(Records supplied)
------------------------------------

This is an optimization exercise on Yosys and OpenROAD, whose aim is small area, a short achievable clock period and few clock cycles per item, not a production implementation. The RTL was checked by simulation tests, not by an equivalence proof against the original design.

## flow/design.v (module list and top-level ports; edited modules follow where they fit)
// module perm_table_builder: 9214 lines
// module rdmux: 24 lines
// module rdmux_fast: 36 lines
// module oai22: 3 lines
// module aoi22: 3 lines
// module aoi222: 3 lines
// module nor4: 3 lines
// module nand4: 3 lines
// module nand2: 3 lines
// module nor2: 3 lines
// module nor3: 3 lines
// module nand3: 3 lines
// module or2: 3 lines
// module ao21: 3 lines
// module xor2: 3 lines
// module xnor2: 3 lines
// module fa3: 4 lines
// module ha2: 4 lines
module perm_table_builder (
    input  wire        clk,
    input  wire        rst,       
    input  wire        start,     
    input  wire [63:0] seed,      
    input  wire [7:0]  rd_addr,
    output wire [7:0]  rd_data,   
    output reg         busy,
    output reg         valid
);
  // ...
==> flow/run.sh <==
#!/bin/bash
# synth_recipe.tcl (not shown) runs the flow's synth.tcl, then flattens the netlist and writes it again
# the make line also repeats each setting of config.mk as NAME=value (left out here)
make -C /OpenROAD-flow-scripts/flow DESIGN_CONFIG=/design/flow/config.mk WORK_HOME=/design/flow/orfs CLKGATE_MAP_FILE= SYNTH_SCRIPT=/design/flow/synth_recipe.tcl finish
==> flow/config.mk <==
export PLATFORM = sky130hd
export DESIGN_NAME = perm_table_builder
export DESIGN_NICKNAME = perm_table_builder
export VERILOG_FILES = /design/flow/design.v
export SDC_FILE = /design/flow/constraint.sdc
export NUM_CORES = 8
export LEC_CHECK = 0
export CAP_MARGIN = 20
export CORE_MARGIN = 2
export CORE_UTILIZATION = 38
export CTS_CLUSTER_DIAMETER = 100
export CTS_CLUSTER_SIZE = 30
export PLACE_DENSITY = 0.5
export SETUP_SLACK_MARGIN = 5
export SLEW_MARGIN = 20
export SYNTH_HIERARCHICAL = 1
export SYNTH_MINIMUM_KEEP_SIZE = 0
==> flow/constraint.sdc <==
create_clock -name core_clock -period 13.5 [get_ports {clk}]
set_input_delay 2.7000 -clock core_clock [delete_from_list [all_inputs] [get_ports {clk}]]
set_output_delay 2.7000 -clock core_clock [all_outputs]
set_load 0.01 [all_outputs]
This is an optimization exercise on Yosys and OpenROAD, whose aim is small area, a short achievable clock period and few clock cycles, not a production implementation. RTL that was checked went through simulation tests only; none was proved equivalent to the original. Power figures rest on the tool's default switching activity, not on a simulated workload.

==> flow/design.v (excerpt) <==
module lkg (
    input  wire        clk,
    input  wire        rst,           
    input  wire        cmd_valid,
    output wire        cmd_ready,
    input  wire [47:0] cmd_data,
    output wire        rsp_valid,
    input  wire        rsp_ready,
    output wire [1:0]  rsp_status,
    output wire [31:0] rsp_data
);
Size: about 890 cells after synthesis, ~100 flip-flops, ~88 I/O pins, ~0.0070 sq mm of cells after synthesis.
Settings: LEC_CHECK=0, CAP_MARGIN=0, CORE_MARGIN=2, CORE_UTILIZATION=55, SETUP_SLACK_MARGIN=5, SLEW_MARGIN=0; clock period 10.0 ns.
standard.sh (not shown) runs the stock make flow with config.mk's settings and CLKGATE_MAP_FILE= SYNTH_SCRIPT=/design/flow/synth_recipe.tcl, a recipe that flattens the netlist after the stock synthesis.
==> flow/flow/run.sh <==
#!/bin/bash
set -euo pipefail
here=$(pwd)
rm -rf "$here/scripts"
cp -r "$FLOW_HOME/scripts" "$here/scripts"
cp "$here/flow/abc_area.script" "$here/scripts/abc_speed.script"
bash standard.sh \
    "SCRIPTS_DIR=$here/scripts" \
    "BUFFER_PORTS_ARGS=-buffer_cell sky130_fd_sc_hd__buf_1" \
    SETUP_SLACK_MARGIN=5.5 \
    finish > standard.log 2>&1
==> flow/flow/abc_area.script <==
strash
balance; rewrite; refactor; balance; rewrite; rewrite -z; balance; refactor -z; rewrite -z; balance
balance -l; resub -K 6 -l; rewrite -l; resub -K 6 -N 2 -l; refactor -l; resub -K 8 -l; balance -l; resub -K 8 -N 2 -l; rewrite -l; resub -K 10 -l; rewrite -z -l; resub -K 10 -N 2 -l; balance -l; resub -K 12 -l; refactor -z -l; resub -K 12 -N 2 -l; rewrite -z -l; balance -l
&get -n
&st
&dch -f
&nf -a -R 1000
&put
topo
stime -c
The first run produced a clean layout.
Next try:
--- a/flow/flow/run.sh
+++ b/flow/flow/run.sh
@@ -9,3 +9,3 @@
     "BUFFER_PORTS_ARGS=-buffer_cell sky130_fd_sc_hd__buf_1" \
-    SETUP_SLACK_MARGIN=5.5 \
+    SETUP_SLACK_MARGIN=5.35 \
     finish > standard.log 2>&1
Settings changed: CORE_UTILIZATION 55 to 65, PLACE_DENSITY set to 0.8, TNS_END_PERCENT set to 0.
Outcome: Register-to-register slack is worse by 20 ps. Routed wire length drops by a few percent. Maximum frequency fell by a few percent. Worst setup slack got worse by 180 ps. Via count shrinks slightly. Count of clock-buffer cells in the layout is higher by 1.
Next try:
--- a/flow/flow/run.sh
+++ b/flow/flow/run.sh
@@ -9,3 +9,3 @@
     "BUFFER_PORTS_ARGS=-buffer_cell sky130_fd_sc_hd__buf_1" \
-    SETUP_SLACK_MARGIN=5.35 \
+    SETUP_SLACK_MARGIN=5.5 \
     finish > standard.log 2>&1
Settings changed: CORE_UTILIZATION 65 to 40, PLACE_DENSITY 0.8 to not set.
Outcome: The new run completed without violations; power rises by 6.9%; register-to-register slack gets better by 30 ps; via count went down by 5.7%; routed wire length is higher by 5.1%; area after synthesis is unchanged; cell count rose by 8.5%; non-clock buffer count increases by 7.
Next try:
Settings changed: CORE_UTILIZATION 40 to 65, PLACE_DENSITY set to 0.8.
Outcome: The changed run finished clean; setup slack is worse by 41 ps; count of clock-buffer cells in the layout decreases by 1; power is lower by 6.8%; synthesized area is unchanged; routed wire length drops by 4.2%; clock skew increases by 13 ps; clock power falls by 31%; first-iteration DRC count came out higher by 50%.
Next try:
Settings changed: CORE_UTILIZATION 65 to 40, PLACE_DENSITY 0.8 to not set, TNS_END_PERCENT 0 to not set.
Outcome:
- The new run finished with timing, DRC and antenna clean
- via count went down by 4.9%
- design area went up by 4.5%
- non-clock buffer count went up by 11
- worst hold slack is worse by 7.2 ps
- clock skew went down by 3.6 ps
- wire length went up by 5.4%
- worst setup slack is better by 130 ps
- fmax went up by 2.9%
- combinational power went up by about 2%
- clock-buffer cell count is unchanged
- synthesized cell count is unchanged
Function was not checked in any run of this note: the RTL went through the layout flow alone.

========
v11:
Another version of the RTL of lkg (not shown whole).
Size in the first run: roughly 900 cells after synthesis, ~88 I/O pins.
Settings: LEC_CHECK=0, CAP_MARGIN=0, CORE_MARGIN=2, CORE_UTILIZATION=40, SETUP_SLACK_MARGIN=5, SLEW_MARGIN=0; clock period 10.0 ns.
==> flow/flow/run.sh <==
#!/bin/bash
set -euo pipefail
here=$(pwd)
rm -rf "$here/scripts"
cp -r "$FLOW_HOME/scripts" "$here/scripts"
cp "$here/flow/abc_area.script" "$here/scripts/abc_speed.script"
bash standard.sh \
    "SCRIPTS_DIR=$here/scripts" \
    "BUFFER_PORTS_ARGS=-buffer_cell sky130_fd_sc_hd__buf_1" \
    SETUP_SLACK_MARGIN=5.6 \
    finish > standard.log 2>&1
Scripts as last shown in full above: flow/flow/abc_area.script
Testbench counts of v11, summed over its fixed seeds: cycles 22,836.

------------------------------------

What you give back should be only the lines of the records above, starting at the line with "- non-clock buffer count went up by 11" and ending at the line with "- clock-buffer cell count is unchanged", restated word for word.

- non-clock buffer count went up by 11
- worst hold slack is worse by 7.2 ps
- clock skew went down by 3.6 ps
- wire length went up by 5.4%
- worst setup slack is better by 130 ps
- fmax went up by 2.9%
- combinational power went up by about 2%
- clock-buffer cell count is unchanged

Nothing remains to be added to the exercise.